WHAT THIS TASK INVOLVES: Restate the data that follows exactly as it stands, beginning with the first line and ending with the line that contains "bufinv_16 3, clkbuf_16".

TASK INPUT:
>>

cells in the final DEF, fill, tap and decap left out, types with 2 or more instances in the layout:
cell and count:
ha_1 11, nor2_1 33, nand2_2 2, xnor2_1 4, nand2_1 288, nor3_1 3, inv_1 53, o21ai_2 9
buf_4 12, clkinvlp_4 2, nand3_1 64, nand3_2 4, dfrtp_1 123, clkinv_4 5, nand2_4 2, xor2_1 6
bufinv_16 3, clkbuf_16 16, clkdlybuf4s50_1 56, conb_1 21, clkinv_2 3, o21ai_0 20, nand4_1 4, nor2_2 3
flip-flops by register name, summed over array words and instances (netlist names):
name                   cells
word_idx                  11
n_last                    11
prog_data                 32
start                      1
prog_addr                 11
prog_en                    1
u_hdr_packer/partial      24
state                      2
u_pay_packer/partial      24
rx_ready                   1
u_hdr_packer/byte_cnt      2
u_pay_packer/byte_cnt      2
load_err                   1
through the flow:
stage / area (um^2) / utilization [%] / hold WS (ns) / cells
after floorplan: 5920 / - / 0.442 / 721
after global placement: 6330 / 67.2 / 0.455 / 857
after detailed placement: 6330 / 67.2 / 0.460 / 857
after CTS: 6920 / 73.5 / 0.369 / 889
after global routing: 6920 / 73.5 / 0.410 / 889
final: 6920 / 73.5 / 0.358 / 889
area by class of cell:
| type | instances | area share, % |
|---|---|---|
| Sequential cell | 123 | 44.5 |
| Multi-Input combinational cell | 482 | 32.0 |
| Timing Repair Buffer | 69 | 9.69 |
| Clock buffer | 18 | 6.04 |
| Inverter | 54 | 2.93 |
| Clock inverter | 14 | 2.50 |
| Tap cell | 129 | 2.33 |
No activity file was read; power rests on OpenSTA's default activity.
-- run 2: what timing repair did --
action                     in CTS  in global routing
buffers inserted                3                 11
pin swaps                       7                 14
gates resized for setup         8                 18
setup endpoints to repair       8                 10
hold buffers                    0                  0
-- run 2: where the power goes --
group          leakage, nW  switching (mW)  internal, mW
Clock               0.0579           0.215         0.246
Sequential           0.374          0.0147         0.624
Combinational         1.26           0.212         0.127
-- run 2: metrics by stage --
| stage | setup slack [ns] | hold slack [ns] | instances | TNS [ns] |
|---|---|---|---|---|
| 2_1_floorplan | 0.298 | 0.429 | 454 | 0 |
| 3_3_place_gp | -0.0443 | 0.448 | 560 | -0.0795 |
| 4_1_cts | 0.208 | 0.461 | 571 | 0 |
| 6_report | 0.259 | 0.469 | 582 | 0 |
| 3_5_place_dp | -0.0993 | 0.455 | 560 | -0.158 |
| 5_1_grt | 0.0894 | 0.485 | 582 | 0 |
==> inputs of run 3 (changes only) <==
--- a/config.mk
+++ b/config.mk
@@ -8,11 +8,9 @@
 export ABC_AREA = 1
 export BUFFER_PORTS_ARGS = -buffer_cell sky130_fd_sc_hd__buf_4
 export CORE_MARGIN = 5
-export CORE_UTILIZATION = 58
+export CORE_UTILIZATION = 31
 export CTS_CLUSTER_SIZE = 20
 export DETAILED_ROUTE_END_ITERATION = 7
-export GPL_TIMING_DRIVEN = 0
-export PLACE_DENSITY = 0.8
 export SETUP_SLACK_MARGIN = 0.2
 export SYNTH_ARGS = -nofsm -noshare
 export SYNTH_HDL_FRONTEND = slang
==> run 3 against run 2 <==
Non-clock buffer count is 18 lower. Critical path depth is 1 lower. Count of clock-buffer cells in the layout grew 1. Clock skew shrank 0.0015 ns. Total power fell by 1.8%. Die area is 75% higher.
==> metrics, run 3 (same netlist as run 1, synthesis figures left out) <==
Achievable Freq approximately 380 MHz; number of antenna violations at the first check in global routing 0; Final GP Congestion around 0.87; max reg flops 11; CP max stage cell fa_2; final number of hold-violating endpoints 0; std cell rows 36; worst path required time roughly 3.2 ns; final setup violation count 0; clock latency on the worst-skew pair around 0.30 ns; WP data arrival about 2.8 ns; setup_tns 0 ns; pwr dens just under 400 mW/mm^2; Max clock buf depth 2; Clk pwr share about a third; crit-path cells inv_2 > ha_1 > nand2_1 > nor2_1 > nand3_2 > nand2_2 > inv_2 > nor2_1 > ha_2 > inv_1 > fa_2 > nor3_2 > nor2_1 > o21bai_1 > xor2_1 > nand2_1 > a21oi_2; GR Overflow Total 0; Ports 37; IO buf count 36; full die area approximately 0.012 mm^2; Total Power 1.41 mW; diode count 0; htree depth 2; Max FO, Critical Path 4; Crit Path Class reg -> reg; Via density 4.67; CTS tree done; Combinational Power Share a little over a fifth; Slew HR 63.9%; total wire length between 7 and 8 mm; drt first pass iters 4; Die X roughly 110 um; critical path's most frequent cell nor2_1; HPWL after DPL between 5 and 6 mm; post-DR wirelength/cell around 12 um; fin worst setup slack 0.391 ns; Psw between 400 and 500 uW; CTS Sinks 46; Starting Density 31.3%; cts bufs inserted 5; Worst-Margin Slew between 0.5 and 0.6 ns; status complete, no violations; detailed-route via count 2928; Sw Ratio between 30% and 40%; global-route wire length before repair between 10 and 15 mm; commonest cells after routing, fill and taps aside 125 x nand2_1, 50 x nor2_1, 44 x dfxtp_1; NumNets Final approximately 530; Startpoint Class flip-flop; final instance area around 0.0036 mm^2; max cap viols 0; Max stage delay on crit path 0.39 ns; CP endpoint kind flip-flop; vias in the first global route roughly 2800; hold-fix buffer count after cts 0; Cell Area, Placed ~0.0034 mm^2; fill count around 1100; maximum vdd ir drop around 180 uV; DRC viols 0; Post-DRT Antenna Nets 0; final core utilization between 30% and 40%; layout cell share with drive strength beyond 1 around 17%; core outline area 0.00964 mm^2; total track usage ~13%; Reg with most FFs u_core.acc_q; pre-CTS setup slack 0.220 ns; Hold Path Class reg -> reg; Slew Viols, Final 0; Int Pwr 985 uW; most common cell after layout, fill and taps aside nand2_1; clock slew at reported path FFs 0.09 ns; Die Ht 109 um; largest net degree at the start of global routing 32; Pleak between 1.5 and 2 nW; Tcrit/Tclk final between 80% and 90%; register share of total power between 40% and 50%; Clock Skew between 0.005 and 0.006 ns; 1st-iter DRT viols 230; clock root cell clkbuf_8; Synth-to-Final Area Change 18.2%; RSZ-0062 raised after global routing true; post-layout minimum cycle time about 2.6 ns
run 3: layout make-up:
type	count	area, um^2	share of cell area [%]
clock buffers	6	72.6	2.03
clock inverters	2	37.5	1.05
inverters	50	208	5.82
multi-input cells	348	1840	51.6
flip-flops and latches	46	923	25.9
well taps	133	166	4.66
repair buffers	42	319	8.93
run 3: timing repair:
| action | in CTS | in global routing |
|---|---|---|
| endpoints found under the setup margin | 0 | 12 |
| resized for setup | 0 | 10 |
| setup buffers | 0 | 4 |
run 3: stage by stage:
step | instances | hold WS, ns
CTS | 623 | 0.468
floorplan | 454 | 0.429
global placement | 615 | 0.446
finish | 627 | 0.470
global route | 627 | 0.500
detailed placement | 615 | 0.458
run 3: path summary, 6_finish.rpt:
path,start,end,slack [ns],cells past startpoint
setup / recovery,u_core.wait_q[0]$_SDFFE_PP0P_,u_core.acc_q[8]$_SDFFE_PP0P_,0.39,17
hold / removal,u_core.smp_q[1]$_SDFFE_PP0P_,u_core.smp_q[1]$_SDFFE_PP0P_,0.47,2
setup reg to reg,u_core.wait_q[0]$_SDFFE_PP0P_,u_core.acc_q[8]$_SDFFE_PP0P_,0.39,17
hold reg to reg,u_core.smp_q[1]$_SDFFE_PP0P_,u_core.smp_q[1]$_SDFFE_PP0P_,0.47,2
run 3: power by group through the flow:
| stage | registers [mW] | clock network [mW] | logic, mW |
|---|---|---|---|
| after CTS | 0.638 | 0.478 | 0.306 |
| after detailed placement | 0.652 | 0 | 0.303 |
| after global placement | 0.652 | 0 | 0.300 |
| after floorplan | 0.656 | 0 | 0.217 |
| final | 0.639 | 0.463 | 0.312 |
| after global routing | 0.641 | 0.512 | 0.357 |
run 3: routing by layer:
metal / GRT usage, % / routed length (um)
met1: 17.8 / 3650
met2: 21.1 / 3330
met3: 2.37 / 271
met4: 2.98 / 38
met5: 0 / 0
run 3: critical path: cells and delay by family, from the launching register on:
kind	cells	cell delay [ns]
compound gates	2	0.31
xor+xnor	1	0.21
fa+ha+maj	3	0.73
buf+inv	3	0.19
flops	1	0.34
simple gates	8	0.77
`src/rtl/regfile.sv`:
```
// 32-entry register file feeding the EX-stage ALU operands.
// Also latches ALU status flags for branch/compare logic.
module regfile #(
  parameter int DATA_W = 32,
  parameter int ADDR_W = 5,
  parameter bit BYPASS = 1'b1
) (
  input  logic              clk,
  input  logic              rst_n,
  input  logic              we,
  input  logic [ADDR_W-1:0] waddr,
  input  logic [DATA_W-1:0] wdata,
  input  logic [ADDR_W-1:0] raddr1,
  input  logic [ADDR_W-1:0] raddr2,
  output logic [DATA_W-1:0] rdata1,
  output logic [DATA_W-1:0] rdata2,
  input  logic              flag_we,
  input  logic              zero_in,
  input  logic              carry_in,
  input  logic              negative_in,
  input  logic              overflow_in,
  output logic [3:0]        flags
);

  localparam int DEPTH = 2 ** ADDR_W;

  logic [DATA_W-1:0] mem [DEPTH];
  logic              wr_ok;
  logic              fwd1;
  logic              fwd2;

  assign wr_ok = we && (waddr != '0);
  assign fwd1  = BYPASS && wr_ok && (waddr == raddr1);
  assign fwd2  = BYPASS && wr_ok && (waddr == raddr2);

  always_ff @(posedge clk or negedge rst_n) begin
    if (!rst_n) begin
      for (int i = 0; i < DEPTH; i++) begin
        mem[i] <= '0;
      end
    end else if (wr_ok) begin
      mem[waddr] <= wdata;
    end
  end

  always_ff @(posedge clk or negedge rst_n) begin
    if (!rst_n) begin
      flags <= 4'b0000;
    end else if (flag_we) begin
      flags <= {overflow_in, negative_in,
                carry_in, zero_in};
    end
  end

  // Reset gating keeps the bypass path from leaking wdata while in reset.
  always_comb begin
    rdata1 = mem[raddr1];
    if (fwd1) begin
      rdata1 = wdata;
    end
    if (!rst_n || raddr1 == '0) begin
      rdata1 = '0;
    end
  end

  always_comb begin
    rdata2 = mem[raddr2];
    if (fwd2) begin
      rdata2 = wdata;
    end
    if (!rst_n || raddr2 == '0) begin
      rdata2 = '0;
    end
  end

endmodule

```
<file path="config.mk">
export PLATFORM = sky130hd
export DESIGN_NAME = ipc_link
export DESIGN_NICKNAME = d
export VERILOG_FILES = /design/src/rtl/ipc_pkg.sv /design/src/rtl/ipc_strobe_filter.sv /design/src/rtl/ipc_link.sv
export SDC_FILE = /design/constraint.sdc
export NUM_CORES = 1
export LEC_CHECK = 0
export BUFFER_PORTS_ARGS = -buffer_cell sky130_fd_sc_hd__clkbuf_2
export CAP_MARGIN = 20
export CORE_MARGIN = 1.5
export CORE_UTILIZATION = 45
export DETAILED_ROUTE_END_ITERATION = 10
export SYNTH_ARGS = -nofsm -noshare
export SYNTH_HDL_FRONTEND = slang
export SYNTH_SLANG_ARGS = --single-unit
</file>
<file path="constraint.sdc">
create_clock -name clk_i -period 2.6 [get_ports clk_i]
set_clock_uncertainty 0.05 [all_clocks]
set_input_delay 0.65 -clock clk_i [delete_from_list [all_inputs] [get_ports clk_i]]
set_output_delay 0.65 -clock clk_i [all_outputs]
set_load 0.02 [all_outputs]
</file>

<<

ANSWER SECTION:
cells in the final DEF, fill, tap and decap left out, types with 2 or more instances in the layout:
cell and count:
ha_1 11, nor2_1 33, nand2_2 2, xnor2_1 4, nand2_1 288, nor3_1 3, inv_1 53, o21ai_2 9
buf_4 12, clkinvlp_4 2, nand3_1 64, nand3_2 4, dfrtp_1 123, clkinv_4 5, nand2_4 2, xor2_1 6
bufinv_16 3, clkbuf_16 16, clkdlybuf4s50_1 56, conb_1 21, clkinv_2 3, o21ai_0 20, nand4_1 4, nor2_2 3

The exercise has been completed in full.